> _PROBLEM DESCRIPTION_
When you reach the line with "-- per-stage QoR" in the listing below, transcribe it and each line after it up to and including the line with "adder cells (fa/ha/maj)", exactly and with nothing else.

> _EXTRACTED INFORMATION_

--*--

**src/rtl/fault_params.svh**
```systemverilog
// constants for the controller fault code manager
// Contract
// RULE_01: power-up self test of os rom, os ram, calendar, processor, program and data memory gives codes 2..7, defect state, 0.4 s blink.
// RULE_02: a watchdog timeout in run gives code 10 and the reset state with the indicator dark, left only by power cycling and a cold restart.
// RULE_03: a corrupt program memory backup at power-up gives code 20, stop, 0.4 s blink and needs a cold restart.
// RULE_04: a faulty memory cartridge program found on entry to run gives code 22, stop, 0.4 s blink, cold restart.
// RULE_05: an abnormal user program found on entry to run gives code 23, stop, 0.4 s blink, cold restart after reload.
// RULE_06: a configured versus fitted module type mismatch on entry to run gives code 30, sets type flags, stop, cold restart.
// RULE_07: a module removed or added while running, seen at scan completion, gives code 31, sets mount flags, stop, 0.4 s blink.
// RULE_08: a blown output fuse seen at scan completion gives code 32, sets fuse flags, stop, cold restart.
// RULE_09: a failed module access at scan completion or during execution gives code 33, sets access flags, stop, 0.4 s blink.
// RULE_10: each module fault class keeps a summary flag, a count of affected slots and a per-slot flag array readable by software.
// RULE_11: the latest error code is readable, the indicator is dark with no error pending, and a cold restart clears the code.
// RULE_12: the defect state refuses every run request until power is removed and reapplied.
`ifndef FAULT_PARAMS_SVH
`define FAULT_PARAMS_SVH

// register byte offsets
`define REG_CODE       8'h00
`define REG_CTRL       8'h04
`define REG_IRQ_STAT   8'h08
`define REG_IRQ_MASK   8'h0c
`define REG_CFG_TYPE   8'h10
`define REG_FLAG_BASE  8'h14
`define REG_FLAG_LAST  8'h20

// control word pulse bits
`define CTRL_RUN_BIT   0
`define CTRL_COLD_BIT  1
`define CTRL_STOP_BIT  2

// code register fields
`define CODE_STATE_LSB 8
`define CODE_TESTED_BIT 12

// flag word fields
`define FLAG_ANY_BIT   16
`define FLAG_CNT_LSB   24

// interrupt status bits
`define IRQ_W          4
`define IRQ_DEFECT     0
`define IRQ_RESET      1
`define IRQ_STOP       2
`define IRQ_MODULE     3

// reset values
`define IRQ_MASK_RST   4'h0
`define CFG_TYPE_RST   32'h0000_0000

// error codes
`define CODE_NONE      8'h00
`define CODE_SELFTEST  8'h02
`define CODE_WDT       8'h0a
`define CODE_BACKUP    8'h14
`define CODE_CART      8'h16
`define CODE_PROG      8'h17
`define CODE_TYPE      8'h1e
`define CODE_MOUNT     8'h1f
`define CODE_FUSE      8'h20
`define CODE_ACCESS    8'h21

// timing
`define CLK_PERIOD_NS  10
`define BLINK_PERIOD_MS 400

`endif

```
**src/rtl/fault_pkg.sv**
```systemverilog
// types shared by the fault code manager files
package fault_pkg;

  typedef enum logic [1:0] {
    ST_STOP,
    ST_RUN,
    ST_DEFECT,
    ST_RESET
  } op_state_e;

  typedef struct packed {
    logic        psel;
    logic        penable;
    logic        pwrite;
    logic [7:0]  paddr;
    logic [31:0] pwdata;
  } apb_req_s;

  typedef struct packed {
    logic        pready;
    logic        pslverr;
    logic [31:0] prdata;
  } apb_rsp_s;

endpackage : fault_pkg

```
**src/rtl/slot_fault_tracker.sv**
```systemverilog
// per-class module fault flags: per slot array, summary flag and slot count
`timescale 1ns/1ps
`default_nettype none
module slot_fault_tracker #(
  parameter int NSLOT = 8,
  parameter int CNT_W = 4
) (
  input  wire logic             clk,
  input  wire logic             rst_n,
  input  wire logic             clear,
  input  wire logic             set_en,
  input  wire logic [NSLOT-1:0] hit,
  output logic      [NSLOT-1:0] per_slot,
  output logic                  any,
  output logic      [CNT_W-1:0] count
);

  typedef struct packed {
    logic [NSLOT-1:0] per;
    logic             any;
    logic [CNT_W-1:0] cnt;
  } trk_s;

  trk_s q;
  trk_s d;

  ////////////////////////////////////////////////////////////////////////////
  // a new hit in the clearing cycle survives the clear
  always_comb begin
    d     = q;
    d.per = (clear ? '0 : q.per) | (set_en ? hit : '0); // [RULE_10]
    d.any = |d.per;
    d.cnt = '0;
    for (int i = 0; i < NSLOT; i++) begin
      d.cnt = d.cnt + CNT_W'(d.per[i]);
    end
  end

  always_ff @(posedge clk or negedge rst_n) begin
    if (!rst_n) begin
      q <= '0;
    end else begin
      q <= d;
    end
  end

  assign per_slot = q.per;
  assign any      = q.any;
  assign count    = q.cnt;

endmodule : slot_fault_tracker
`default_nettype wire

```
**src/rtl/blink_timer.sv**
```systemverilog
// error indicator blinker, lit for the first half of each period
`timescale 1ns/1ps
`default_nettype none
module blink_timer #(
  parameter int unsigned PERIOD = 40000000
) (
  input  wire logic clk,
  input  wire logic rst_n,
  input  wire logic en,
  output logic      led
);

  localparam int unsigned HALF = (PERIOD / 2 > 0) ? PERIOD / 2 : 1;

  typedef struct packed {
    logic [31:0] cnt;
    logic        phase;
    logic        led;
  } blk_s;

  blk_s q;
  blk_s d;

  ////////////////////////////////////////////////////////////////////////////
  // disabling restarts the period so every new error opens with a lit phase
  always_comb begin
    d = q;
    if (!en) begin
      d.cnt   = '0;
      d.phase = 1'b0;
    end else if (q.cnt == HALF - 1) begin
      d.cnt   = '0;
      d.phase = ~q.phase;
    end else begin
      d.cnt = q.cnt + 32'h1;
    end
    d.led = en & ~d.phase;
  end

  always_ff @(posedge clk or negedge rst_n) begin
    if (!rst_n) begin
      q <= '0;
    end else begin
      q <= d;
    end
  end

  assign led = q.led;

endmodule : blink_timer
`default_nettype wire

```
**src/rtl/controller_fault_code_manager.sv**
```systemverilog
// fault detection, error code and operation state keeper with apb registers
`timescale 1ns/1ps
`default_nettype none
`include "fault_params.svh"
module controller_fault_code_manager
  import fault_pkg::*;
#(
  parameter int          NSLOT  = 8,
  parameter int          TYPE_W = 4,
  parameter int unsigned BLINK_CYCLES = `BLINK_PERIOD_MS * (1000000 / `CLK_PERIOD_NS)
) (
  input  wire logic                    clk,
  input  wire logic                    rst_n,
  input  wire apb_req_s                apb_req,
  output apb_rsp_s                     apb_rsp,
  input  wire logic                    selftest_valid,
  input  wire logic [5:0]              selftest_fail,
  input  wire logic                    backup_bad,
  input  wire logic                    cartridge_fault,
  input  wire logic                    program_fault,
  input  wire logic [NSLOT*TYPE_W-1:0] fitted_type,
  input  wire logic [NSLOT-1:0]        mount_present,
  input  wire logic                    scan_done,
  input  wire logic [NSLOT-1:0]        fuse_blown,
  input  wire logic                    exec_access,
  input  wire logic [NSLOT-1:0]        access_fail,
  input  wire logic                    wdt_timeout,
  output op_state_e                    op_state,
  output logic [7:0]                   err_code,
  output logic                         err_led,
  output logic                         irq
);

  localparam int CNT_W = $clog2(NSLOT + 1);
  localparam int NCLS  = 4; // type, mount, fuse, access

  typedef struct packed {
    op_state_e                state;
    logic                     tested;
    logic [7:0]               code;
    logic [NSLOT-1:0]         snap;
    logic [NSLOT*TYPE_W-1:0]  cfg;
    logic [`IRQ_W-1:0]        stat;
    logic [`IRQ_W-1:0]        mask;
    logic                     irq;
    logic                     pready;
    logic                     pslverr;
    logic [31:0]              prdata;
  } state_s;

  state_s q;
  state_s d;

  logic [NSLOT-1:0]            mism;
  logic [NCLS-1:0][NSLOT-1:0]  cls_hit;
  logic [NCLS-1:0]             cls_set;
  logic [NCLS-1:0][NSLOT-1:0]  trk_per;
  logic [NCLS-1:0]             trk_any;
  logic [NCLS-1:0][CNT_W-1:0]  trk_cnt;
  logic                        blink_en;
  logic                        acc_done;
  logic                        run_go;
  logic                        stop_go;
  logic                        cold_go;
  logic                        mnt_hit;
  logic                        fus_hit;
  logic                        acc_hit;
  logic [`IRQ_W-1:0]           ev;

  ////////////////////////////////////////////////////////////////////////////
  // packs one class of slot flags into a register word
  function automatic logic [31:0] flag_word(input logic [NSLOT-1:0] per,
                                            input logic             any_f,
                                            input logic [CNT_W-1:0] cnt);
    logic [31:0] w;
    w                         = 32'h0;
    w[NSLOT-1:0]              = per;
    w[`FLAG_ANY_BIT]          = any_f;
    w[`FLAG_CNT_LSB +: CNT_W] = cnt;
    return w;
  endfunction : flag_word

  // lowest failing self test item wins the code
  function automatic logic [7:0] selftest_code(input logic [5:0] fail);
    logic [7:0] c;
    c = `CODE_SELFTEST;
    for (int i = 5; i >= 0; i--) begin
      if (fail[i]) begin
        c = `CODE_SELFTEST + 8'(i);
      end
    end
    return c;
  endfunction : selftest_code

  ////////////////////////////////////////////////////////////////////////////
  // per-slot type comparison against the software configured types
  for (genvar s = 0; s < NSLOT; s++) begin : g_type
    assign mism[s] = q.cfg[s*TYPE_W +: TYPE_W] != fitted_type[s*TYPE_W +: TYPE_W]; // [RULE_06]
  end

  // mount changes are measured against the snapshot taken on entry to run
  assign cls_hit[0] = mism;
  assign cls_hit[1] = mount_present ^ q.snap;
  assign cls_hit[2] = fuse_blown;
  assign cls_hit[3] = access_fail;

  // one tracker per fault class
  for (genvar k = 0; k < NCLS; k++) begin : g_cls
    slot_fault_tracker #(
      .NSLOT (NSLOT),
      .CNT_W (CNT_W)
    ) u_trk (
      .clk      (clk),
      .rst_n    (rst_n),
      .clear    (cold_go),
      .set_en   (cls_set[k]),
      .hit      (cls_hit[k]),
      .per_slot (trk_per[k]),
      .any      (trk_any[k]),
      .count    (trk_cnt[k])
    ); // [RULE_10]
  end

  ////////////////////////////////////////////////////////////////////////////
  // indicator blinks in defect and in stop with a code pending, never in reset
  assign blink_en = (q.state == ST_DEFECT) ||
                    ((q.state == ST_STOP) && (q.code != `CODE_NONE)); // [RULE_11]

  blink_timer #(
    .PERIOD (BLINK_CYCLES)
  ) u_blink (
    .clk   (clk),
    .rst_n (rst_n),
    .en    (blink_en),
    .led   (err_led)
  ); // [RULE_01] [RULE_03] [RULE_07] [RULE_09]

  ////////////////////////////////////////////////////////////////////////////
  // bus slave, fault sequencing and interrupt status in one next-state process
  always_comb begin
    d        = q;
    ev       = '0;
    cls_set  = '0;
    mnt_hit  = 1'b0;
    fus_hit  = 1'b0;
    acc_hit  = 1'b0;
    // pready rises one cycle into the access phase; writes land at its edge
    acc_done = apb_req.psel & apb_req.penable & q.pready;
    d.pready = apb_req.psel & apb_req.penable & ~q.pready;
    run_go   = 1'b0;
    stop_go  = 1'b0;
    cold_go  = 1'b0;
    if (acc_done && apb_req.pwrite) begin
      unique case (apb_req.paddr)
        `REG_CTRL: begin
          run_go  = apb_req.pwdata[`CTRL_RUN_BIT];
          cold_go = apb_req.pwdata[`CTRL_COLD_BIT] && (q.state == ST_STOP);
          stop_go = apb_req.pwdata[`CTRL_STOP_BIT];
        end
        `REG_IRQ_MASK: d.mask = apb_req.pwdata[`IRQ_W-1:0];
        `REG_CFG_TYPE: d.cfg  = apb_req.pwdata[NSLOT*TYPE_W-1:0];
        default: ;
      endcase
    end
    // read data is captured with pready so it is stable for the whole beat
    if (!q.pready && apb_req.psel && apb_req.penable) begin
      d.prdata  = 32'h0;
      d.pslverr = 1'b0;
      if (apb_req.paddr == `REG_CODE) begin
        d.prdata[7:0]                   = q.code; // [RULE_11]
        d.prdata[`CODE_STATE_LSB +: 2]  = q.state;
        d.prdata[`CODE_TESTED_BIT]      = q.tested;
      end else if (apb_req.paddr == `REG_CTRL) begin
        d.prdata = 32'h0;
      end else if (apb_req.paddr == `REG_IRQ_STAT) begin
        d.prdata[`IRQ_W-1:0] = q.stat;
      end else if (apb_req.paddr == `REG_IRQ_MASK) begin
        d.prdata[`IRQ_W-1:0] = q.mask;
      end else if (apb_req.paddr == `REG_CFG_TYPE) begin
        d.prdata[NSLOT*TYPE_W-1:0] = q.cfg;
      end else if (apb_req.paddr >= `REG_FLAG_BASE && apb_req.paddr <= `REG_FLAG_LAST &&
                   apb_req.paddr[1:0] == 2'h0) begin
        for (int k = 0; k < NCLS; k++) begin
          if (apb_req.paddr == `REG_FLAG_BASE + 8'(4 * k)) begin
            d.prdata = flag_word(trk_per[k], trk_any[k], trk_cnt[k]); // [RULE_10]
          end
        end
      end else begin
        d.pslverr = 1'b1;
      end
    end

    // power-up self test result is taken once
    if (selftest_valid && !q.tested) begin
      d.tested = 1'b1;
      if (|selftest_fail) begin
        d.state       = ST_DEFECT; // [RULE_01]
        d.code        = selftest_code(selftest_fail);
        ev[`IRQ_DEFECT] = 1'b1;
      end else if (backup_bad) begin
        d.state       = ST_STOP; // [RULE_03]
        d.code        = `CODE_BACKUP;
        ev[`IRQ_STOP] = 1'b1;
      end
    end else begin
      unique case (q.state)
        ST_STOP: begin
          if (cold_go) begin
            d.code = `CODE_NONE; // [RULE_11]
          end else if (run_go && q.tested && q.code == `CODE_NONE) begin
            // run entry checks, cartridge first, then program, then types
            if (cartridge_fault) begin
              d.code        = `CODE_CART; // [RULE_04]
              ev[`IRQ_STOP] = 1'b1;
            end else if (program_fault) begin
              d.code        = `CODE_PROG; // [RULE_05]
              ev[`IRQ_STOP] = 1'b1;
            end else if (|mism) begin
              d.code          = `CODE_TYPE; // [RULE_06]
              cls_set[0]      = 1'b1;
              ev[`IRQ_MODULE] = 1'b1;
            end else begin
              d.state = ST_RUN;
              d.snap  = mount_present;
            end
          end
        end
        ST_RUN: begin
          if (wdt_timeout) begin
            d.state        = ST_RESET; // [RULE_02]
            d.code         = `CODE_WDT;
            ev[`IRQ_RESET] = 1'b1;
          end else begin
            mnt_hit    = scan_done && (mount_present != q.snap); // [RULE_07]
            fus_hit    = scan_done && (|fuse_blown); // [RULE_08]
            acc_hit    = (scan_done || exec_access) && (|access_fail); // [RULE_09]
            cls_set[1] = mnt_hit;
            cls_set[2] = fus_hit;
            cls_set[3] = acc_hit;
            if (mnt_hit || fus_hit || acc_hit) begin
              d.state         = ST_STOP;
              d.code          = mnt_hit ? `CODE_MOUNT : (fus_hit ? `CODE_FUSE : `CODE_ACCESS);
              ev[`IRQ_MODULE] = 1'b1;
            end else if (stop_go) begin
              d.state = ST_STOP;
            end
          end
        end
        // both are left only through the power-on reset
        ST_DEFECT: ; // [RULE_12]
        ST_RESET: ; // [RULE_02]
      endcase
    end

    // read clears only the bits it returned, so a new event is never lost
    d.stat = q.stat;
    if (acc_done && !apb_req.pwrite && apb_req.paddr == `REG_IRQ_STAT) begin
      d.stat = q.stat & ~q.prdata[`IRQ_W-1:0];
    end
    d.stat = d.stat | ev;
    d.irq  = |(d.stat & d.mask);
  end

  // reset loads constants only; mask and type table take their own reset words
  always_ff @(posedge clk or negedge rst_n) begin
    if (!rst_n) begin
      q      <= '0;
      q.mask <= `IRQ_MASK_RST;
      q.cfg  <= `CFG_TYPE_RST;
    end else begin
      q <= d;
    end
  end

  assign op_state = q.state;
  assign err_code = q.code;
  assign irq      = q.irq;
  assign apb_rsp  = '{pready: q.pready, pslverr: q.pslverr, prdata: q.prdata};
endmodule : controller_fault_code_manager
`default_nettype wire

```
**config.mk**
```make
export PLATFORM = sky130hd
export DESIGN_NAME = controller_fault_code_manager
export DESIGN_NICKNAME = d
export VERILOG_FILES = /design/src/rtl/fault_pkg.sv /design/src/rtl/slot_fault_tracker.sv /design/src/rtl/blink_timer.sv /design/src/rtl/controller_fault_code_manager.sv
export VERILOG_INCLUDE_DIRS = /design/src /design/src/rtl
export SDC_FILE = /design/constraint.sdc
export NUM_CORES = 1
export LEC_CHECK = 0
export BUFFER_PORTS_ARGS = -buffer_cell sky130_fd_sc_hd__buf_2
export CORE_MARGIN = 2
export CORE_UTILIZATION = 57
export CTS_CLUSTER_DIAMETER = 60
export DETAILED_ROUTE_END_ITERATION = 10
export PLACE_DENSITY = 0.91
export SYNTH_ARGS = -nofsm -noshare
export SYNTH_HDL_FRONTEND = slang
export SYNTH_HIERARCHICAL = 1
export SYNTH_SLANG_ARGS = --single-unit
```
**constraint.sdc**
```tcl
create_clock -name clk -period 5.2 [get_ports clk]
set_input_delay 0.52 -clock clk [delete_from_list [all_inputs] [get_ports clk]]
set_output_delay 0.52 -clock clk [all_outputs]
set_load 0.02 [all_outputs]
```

--*--

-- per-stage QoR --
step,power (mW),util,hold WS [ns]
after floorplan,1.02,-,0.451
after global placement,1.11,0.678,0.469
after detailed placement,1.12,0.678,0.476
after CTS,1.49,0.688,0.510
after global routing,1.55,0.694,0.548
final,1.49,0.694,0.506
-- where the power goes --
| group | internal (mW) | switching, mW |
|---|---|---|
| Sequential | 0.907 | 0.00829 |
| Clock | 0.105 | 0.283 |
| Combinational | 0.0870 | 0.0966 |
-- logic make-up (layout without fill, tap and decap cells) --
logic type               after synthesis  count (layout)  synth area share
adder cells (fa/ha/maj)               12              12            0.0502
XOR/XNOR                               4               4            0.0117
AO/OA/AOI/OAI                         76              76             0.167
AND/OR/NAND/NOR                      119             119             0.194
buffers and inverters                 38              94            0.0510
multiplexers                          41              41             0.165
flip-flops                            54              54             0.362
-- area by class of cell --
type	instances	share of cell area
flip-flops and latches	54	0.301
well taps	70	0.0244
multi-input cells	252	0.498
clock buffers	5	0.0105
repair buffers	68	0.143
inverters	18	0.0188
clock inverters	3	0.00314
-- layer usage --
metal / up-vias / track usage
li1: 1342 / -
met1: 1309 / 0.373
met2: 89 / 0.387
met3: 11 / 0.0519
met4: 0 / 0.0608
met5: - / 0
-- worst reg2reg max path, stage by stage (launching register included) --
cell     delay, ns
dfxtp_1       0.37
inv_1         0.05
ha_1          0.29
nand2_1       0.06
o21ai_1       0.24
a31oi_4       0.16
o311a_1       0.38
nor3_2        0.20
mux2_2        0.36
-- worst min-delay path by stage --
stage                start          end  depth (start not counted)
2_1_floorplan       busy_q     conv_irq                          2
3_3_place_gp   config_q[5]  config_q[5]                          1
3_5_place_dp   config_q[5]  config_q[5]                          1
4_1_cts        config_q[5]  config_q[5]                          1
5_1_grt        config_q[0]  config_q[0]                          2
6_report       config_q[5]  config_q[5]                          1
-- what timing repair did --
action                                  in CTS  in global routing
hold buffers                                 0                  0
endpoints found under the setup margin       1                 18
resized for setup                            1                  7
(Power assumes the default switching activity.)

--*--

> _RESULT FOR THIS TASK_
-- per-stage QoR --
step,power (mW),util,hold WS [ns]
after floorplan,1.02,-,0.451
after global placement,1.11,0.678,0.469
after detailed placement,1.12,0.678,0.476
after CTS,1.49,0.688,0.510
after global routing,1.55,0.694,0.548
final,1.49,0.694,0.506
-- where the power goes --
| group | internal (mW) | switching, mW |
|---|---|---|
| Sequential | 0.907 | 0.00829 |
| Clock | 0.105 | 0.283 |
| Combinational | 0.0870 | 0.0966 |
-- logic make-up (layout without fill, tap and decap cells) --
logic type               after synthesis  count (layout)  synth area share
adder cells (fa/ha/maj)               12              12            0.0502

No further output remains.